- **MATERIAL FOR THIS EXERCISE**
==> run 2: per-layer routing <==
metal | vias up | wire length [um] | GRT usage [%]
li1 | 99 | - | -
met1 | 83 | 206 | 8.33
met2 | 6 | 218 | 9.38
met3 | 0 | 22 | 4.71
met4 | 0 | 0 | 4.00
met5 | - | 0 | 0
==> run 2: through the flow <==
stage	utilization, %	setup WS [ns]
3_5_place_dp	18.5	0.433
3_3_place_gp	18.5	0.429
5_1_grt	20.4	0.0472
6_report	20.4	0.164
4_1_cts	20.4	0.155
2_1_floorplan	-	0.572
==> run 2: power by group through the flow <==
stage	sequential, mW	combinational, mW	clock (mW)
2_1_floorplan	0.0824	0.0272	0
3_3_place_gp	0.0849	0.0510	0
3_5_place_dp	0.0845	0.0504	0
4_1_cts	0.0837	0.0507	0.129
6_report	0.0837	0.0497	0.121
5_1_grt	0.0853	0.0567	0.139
## config.mk

```make
export PLATFORM = sky130hd
export DESIGN_NAME = sbus_frame_decoder
export DESIGN_NICKNAME = d
export VERILOG_FILES = /design/src/sbusfd_pkg.sv /design/src/sbusfd_store.sv /design/src/sbus_frame_decoder.sv
export SDC_FILE = /design/constraint.sdc
export NUM_CORES = 1
export LEC_CHECK = 0
export BUFFER_PORTS_ARGS = -buffer_cell sky130_fd_sc_hd__buf_2
export CAP_MARGIN = 15
export CORE_AREA = 2 2 172 174
export DETAILED_ROUTE_END_ITERATION = 12
export DIE_AREA = 0 0 174 176
export PLACE_DENSITY = 0.61
export SYNTH_ARGS = -nofsm -noshare
export SYNTH_HDL_FRONTEND = slang
export SYNTH_SLANG_ARGS = --single-unit
export TNS_END_PERCENT = 50
```

## constraint.sdc

```tcl
create_clock -name clk -period 2.6 [get_ports clk]
set_input_delay 0.13 -clock clk [delete_from_list [all_inputs] [get_ports clk]]
set_output_delay 0.13 -clock clk [all_outputs]
set_load 0.01 [all_outputs]
```
===== config.mk =====
export PLATFORM = sky130hd
export DESIGN_NAME = tccw_front
export DESIGN_NICKNAME = d
export VERILOG_FILES = /design/src/hdl/tccw_pkg.sv /design/src/hdl/tccw_front.sv
export SDC_FILE = /design/constraint.sdc
export NUM_CORES = 1
export LEC_CHECK = 0
export BUFFER_PORTS_ARGS = -buffer_cell sky130_fd_sc_hd__buf_2
export CORE_MARGIN = 2
export CORE_UTILIZATION = 51
export CTS_CLUSTER_DIAMETER = 40
export DETAILED_ROUTE_END_ITERATION = 8
export GPL_TIMING_DRIVEN = 0
export PLACE_DENSITY = 0.78
export REMOVE_ABC_BUFFERS = 1
export SKIP_LAST_GASP = 1
export SLEW_MARGIN = 20
export SYNTH_ARGS = -nofsm -noshare
export SYNTH_HDL_FRONTEND = slang
export SYNTH_SLANG_ARGS = --single-unit
export TNS_END_PERCENT = 20

===== constraint.sdc =====
create_clock -name i_clk -period 3.45 [get_ports i_clk]
set_clock_uncertainty 0.2 [all_clocks]
set_input_delay 0.345 -clock i_clk [delete_from_list [all_inputs] [get_ports i_clk]]
set_output_delay 0.345 -clock i_clk [all_outputs]
set_load 0.05 [all_outputs]

===== src/hdl/tccw_pkg.sv =====
`timescale 1ns / 1ps
// ----------------------------------------------------------------------------
// tccw_pkg
// Shared types and constants of the text console character writer.
// ----------------------------------------------------------------------------
package tccw_pkg;

    // column values hold up to 255, row values up to 127
    localparam int CW = 8;
    localparam int RW = 7;

    // action codes
    localparam logic [1:0] ACT_PUT   = 2'd0;
    localparam logic [1:0] ACT_SET   = 2'd1;
    localparam logic [1:0] ACT_CLEAR = 2'd2;
    localparam logic [1:0] ACT_READ  = 2'd3;

    // register indexes
    localparam logic [2:0] REG_WIN_LEFT   = 3'd0;
    localparam logic [2:0] REG_WIN_TOP    = 3'd1;
    localparam logic [2:0] REG_WIN_RIGHT  = 3'd2;
    localparam logic [2:0] REG_WIN_BOTTOM = 3'd3;
    localparam logic [2:0] REG_TEXT_ATTR  = 3'd4;

    // character codes
    localparam logic [7:0] CH_NUL   = 8'h00;
    localparam logic [7:0] CH_BELL  = 8'h07;
    localparam logic [7:0] CH_BS    = 8'h08;
    localparam logic [7:0] CH_TAB   = 8'h09;
    localparam logic [7:0] CH_LF    = 8'h0A;
    localparam logic [7:0] CH_SPACE = 8'h20;
    localparam logic [7:0] CH_TILDE = 8'h7E;

    localparam logic [15:0] BLANK_CELL = 16'h0720;
    localparam logic [2:0]  BELL_LAST  = 3'd5;

    typedef struct packed {
        logic [1:0] action;
        logic [7:0] char_code;
        logic       advance;
        logic [6:0] target_col;
        logic [4:0] target_row;
    } t_in_item;

    typedef struct packed {
        logic [15:0] cell_value;
        logic [6:0]  cursor_col;
        logic [4:0]  cursor_row;
        logic        scrolled;
    } t_out_item;

    typedef enum logic [2:0] {
        K_PUT, K_BELL, K_SET, K_CLEAR, K_READ
    } t_kind;

    typedef struct packed {
        t_kind      kind;
        logic [7:0] code;
        logic       adv;
        logic [6:0] tcol;
        logic [4:0] trow;
    } t_cmd;

    typedef enum logic [3:0] {
        S_INIT, S_IDLE, S_PUT, S_AFTER, S_SCR_RD, S_SCR_WR, S_SCR_BLANK,
        S_CLEAR, S_RD_WAIT, S_DONE
    } t_state;

    // text printed for a bell
    function automatic logic [7:0] bell_char(input logic [2:0] idx);
        logic [7:0] c;
        case (idx)
            3'd0:    c = 8'h28;
            3'd1:    c = 8'h62;
            3'd2:    c = 8'h65;
            3'd3:    c = 8'h6C;
            3'd4:    c = 8'h6C;
            default: c = 8'h29;
        endcase
        return c;
    endfunction

endpackage
## config.mk

```make
export PLATFORM = sky130hd
export DESIGN_NAME = divider_timer_with_reload
export DESIGN_NICKNAME = d
export VERILOG_FILES = /design/src/rtl/core/dtr_pkg.sv /design/src/rtl/core/dtr_core.sv /design/src/rtl/core/divider_timer_with_reload.sv
export SDC_FILE = /design/constraint.sdc
export NUM_CORES = 1
export LEC_CHECK = 0
export ABC_AREA = 0
export CAP_MARGIN = 5
export CORE_ASPECT_RATIO = 1.25
export CORE_UTILIZATION = 65
export DETAILED_ROUTE_END_ITERATION = 7
export DONT_BUFFER_PORTS = 1
export PLACE_DENSITY = 0.81
export SETUP_SLACK_MARGIN = 0.4
export SYNTH_ARGS = -nofsm -noshare
export SYNTH_HDL_FRONTEND = slang
export SYNTH_SLANG_ARGS = --single-unit
```

## constraint.sdc

```tcl
create_clock -name clk -period 6.9 [get_ports clk]
set_input_delay 1.035 -clock clk [delete_from_list [all_inputs] [get_ports clk]]
set_output_delay 1.035 -clock clk [all_outputs]
set_load 0.01 [all_outputs]
```
[src/hw/rtl/lcdw_pkg.sv]
package lcdw_pkg;

  // Request kinds
  localparam logic [2:0] REQ_INIT = 3'd0;
  localparam logic [2:0] REQ_CMD  = 3'd1;
  localparam logic [2:0] REQ_DATA = 3'd2;
  localparam logic [2:0] REQ_POS  = 3'd3;
  localparam logic [2:0] REQ_NUM  = 3'd4;

  // Configuration register indexes
  localparam logic [1:0] CFG_EN_HIGH  = 2'd0;
  localparam logic [1:0] CFG_EN_LOW   = 2'd1;
  localparam logic [1:0] CFG_DISP_ON  = 2'd2;
  localparam logic [1:0] CFG_CLEAR    = 2'd3;

  localparam int CFG_IDX_W  = 2;
  localparam int CFG_DATA_W = 8;

  // Reset values of the configuration registers
  localparam logic [6:0] EN_HIGH_RST = 7'd2;
  localparam logic [6:0] EN_LOW_RST  = 7'd2;
  localparam logic [7:0] DISP_ON_RST = 8'd12;
  localparam logic [7:0] CLEAR_RST   = 8'd1;

  // Width of the number converted to decimal, and default digit limit
  localparam int NUM_BITS       = 32;
  localparam int MAX_DIGITS_DEF = 10;

  typedef struct packed {
    logic [2:0]          req_type;
    logic [7:0]          byte_value;
    logic [1:0]          row;
    logic [5:0]          column;
    logic [NUM_BITS-1:0] number;
  } in_item_t;

  typedef struct packed {
    logic [3:0] data_nibble;
    logic       register_select;
    logic       enable_level;
    logic [7:0] hold_ms;
    logic       last;
  } out_item_t;

  typedef struct packed {
    logic [6:0] enable_high_ms;
    logic [6:0] enable_low_ms;
    logic [7:0] display_on_code;
    logic [7:0] clear_code;
  } cfg_t;

endpackage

- **YOUR TASK**
Each line of the data above containing the string "through" is to be copied.

- **OUTPUT FOR THIS TASK**
==> run 2: through the flow <==
==> run 2: power by group through the flow <==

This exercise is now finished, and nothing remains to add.